_Exercise prompt_:
From the entries below, return only the lines starting at the one that contains "[final_layout]" and ending at the one that contains "syn_avg_cell_area_sq_um = 18.5", exactly as they stand.

[Collected data entries]
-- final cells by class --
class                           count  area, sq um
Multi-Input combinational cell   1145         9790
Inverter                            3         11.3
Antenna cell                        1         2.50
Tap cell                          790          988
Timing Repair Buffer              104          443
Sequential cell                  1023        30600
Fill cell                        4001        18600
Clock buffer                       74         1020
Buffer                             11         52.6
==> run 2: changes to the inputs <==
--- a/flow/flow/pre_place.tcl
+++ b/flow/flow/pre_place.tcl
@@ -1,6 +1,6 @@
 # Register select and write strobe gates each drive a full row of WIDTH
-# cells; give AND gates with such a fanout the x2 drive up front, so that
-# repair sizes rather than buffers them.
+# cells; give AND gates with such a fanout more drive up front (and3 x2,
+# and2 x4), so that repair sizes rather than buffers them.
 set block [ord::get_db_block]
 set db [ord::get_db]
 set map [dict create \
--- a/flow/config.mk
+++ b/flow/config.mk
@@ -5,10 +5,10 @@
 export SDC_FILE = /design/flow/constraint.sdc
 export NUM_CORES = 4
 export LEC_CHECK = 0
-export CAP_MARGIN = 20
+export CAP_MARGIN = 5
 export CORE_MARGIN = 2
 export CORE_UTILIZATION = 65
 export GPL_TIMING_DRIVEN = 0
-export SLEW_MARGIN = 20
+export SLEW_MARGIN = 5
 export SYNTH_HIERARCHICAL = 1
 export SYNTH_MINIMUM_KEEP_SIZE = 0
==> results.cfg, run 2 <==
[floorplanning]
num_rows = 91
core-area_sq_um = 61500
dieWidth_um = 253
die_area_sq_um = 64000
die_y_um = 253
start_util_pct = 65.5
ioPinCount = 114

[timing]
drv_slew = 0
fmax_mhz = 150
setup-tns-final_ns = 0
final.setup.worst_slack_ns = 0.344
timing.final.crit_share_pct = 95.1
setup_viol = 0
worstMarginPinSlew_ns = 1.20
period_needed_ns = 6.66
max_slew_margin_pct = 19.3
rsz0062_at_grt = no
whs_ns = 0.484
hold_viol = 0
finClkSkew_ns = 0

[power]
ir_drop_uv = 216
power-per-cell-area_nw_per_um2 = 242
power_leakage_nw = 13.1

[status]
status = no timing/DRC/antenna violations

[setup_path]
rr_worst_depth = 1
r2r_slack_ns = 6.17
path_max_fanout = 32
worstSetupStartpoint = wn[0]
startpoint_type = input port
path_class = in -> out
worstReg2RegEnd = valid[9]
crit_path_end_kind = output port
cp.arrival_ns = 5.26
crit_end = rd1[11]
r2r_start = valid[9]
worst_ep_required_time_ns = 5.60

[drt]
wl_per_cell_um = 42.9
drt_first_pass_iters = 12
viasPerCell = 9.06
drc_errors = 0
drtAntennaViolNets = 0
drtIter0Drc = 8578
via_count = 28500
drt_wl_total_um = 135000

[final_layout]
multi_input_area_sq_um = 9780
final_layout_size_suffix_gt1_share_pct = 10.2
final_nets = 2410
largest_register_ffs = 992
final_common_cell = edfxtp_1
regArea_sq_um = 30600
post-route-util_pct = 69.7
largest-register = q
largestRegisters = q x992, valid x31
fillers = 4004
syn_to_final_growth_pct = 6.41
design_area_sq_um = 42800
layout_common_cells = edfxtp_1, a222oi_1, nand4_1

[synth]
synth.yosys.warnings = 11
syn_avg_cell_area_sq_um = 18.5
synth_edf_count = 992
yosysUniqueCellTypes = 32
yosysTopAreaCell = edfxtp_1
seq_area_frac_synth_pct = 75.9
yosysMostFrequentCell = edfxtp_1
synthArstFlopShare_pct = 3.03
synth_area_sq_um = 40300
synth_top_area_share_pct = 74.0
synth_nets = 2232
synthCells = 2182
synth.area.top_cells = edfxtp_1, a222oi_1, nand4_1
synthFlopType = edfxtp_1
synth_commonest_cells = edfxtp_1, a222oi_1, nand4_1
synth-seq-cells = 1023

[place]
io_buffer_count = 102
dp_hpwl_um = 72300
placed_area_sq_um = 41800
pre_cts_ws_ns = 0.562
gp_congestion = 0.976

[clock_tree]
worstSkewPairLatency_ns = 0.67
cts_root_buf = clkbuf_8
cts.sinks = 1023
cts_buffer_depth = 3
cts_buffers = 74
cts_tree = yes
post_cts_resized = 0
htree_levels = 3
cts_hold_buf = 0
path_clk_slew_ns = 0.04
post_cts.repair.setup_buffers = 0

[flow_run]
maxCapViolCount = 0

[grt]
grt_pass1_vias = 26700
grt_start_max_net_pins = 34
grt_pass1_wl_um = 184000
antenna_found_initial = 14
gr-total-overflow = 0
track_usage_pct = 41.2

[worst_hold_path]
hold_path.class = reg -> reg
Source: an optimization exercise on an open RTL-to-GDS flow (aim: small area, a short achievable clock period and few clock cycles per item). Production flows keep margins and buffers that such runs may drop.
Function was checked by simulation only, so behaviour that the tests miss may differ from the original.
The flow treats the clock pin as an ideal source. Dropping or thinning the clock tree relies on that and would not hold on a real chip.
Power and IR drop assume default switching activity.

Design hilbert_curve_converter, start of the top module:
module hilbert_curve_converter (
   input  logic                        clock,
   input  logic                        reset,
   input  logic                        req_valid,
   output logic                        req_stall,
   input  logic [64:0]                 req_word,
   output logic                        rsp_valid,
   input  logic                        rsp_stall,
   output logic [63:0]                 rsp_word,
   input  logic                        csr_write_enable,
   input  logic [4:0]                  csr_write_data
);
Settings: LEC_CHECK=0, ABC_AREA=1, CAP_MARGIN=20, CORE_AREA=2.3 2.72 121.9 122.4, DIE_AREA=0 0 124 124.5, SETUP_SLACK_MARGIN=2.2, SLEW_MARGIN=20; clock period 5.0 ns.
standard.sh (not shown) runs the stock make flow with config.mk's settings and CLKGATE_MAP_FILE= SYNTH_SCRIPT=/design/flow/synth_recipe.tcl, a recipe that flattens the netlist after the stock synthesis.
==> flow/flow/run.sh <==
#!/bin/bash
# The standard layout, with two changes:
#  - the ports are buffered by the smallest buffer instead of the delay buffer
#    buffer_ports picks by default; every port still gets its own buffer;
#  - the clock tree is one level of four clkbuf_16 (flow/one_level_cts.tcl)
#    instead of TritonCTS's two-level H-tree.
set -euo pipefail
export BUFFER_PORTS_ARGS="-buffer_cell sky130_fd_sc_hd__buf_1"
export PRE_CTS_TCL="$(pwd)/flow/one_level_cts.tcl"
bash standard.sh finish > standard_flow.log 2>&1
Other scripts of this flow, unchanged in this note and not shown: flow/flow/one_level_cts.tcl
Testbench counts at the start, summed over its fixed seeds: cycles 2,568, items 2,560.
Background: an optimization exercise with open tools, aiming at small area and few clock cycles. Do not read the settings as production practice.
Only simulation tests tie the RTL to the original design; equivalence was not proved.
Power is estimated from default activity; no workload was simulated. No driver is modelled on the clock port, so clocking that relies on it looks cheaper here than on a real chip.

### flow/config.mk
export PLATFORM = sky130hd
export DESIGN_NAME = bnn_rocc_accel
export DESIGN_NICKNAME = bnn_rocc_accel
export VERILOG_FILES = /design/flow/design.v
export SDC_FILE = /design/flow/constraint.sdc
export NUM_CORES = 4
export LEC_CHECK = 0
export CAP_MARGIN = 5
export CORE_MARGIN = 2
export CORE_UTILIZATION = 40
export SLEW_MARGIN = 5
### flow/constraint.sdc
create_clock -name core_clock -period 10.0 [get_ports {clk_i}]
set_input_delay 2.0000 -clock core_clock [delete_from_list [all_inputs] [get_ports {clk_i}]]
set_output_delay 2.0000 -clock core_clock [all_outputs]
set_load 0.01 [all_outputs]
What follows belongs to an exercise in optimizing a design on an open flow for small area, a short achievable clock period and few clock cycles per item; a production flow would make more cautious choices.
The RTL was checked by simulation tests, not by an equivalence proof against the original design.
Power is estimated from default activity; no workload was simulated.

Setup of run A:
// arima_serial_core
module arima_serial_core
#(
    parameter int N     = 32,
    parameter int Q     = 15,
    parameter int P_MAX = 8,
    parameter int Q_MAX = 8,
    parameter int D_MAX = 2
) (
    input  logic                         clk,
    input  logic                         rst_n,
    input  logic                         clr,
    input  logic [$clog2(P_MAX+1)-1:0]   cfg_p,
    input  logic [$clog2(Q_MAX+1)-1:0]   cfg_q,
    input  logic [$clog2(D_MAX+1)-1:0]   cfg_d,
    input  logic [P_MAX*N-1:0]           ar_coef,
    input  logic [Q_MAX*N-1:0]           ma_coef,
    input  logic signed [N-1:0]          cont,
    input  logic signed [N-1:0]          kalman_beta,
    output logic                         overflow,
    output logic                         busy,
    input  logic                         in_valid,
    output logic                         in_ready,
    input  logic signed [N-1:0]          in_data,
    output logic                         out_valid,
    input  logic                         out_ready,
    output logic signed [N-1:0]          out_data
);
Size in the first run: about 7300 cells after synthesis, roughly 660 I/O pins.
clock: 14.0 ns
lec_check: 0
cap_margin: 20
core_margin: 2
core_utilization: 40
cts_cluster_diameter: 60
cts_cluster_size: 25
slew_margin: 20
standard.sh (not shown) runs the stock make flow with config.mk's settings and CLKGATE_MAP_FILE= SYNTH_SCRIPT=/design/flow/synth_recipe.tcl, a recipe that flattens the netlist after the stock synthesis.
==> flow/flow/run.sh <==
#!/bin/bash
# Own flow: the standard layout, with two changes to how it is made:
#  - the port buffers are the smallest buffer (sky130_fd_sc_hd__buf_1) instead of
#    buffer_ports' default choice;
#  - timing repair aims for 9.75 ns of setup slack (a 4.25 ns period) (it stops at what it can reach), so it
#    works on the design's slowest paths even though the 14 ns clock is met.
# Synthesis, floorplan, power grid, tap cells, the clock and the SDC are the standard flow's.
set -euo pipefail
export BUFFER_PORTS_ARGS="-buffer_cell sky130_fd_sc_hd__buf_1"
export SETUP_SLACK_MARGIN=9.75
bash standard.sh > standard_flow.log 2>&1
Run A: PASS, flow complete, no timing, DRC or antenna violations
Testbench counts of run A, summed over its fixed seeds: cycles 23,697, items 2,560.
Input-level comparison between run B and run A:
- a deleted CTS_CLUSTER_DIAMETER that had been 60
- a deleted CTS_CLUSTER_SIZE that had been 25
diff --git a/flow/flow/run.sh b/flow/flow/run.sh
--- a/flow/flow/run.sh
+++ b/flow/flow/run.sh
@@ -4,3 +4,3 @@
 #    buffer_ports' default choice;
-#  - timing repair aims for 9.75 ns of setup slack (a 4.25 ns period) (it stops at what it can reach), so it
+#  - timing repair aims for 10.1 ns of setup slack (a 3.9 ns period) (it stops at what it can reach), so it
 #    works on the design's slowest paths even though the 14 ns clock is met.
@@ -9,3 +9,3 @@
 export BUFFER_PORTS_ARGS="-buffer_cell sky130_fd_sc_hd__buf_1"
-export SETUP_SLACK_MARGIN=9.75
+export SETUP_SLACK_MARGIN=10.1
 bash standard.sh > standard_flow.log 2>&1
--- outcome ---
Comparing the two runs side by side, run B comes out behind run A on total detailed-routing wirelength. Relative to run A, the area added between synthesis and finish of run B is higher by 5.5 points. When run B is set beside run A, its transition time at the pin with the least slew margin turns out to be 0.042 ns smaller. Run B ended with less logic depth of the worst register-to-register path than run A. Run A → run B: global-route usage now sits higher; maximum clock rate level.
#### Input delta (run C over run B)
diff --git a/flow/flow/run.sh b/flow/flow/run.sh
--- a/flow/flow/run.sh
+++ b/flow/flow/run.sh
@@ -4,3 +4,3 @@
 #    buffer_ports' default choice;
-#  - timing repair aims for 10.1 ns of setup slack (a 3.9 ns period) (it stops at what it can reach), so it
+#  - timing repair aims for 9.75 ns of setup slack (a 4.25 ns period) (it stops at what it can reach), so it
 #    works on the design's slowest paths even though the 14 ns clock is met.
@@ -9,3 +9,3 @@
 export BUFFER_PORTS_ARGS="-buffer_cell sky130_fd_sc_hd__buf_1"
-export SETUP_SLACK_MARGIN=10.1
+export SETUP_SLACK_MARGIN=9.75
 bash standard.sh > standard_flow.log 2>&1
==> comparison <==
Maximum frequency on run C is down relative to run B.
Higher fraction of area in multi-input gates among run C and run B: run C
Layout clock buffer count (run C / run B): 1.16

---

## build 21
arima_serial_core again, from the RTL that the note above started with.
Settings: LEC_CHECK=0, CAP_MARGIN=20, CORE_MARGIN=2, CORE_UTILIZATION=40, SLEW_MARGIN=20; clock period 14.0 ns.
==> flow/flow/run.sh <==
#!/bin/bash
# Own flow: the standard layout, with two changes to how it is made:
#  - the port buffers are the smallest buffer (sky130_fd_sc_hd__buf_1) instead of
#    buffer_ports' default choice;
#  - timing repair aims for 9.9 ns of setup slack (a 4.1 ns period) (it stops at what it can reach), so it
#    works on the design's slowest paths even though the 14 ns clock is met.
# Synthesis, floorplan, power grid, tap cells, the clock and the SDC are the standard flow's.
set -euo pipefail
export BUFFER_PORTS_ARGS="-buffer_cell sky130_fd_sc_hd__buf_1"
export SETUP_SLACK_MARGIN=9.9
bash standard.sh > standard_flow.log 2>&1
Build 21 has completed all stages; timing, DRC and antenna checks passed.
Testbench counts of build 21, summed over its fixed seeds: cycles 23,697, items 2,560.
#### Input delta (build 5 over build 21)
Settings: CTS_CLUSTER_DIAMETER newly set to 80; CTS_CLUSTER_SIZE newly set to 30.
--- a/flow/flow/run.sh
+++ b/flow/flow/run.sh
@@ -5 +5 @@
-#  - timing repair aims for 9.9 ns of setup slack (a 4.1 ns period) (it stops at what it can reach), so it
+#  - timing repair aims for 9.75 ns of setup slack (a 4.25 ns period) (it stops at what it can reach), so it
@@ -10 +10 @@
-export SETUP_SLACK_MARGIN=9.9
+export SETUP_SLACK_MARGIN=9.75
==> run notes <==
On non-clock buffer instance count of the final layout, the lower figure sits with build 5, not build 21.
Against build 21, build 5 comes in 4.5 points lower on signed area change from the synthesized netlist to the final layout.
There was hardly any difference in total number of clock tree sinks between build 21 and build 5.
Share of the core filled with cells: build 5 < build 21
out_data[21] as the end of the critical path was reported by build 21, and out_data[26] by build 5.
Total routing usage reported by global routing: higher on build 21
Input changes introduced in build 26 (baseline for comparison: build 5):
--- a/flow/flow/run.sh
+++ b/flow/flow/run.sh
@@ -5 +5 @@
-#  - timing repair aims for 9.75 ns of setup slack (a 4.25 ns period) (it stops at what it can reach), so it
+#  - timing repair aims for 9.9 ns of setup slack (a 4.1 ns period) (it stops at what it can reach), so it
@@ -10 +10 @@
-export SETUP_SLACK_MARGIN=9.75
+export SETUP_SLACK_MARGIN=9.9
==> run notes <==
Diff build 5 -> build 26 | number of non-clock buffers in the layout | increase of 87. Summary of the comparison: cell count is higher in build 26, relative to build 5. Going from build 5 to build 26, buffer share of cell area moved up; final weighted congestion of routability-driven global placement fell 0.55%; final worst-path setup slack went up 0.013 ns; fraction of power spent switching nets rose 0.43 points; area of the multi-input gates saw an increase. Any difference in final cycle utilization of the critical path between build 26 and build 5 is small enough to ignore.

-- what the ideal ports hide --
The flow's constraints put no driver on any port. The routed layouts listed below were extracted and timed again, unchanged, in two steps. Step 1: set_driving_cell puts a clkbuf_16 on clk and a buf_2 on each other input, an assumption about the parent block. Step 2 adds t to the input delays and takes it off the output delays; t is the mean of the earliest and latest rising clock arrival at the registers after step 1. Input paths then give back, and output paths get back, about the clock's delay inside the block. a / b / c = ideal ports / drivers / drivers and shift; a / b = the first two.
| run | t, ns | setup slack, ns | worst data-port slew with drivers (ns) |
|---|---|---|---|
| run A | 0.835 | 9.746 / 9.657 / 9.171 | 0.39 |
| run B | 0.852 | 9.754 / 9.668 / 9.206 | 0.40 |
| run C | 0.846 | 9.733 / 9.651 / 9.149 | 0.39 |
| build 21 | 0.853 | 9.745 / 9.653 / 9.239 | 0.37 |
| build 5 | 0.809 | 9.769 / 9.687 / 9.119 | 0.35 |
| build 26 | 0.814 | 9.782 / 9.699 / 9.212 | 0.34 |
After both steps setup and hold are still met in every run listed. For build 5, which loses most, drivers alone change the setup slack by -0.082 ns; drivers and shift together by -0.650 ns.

_Answer to this problem_:
[final_layout]
multi_input_area_sq_um = 9780
final_layout_size_suffix_gt1_share_pct = 10.2
final_nets = 2410
largest_register_ffs = 992
final_common_cell = edfxtp_1
regArea_sq_um = 30600
post-route-util_pct = 69.7
largest-register = q
largestRegisters = q x992, valid x31
fillers = 4004
syn_to_final_growth_pct = 6.41
design_area_sq_um = 42800
layout_common_cells = edfxtp_1, a222oi_1, nand4_1

[synth]
synth.yosys.warnings = 11
syn_avg_cell_area_sq_um = 18.5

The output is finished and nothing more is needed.